→ AIM OF THE TASK:
Which lines below contain the word "placement"? Copy each one.
#####
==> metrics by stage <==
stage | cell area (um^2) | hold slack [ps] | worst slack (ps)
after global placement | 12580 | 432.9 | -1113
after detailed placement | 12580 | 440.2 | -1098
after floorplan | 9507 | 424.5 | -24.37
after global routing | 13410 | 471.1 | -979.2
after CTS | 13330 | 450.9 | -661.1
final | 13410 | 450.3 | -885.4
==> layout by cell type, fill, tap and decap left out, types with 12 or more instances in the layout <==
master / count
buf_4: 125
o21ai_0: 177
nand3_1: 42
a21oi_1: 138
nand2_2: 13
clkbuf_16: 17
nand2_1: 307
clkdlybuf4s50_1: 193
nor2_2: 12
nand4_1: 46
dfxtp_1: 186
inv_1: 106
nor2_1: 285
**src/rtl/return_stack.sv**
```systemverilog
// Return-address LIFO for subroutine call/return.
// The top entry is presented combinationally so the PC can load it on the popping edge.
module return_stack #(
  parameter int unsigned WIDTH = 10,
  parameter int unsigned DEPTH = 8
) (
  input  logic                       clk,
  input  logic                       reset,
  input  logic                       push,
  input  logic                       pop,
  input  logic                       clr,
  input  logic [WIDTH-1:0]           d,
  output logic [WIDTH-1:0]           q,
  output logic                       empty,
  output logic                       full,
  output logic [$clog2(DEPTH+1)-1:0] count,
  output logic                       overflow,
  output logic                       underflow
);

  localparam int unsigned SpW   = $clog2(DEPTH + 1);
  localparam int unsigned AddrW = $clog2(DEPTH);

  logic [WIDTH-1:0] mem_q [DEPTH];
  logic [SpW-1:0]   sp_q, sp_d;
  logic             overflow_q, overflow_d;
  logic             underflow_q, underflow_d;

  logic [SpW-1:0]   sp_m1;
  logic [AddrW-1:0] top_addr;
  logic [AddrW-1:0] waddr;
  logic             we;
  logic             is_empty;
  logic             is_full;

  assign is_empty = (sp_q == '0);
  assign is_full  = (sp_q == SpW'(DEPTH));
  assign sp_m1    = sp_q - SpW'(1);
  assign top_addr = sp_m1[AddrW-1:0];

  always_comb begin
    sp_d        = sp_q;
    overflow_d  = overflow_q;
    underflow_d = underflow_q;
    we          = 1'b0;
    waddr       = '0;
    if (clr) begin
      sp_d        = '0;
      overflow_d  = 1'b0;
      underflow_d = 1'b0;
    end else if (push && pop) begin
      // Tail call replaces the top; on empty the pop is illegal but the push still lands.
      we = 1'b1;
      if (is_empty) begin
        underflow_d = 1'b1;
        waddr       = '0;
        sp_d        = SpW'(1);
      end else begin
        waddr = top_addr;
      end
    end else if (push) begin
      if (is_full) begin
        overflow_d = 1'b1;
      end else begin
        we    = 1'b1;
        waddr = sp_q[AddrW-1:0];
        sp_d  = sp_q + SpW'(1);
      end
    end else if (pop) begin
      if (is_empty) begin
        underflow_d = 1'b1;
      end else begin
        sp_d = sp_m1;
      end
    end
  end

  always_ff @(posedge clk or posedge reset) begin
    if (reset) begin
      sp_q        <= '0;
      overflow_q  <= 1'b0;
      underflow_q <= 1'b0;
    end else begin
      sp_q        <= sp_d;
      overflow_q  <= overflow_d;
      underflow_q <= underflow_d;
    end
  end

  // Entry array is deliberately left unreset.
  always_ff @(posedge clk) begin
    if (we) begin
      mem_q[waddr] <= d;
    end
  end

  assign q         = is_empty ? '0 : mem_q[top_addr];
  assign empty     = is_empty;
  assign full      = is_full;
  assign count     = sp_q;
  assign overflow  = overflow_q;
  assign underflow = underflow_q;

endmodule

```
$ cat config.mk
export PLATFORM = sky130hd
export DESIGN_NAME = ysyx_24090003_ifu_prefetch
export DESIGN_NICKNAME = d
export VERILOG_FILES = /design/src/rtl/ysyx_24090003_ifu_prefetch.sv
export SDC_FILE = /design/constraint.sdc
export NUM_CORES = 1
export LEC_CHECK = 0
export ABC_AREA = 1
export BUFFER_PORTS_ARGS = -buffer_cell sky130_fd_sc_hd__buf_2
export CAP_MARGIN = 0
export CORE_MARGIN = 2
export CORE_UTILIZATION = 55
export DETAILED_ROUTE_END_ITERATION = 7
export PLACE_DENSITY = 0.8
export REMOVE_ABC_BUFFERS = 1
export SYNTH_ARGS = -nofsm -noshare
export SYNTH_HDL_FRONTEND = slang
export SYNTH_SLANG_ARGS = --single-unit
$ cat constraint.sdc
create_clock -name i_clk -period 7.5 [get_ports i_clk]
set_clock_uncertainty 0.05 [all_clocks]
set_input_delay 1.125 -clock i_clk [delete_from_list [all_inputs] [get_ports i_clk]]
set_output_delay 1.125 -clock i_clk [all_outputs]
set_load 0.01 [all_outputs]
#####
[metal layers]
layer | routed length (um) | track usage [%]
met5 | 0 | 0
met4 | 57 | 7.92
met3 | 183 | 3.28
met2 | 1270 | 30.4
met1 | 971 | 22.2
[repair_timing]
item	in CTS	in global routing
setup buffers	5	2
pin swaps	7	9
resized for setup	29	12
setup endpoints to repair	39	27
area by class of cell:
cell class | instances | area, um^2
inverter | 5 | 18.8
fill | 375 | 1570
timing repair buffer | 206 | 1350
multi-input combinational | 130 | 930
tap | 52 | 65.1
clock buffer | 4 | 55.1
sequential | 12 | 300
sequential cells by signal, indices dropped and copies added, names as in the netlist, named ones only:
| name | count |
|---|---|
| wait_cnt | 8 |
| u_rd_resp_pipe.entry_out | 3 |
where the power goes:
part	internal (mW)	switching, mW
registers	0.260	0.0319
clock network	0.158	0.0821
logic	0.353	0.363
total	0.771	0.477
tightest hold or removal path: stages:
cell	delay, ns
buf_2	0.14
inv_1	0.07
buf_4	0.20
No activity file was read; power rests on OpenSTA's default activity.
#####
→ REPLY:
after global placement | 12580 | 432.9 | -1113
after detailed placement | 12580 | 440.2 | -1098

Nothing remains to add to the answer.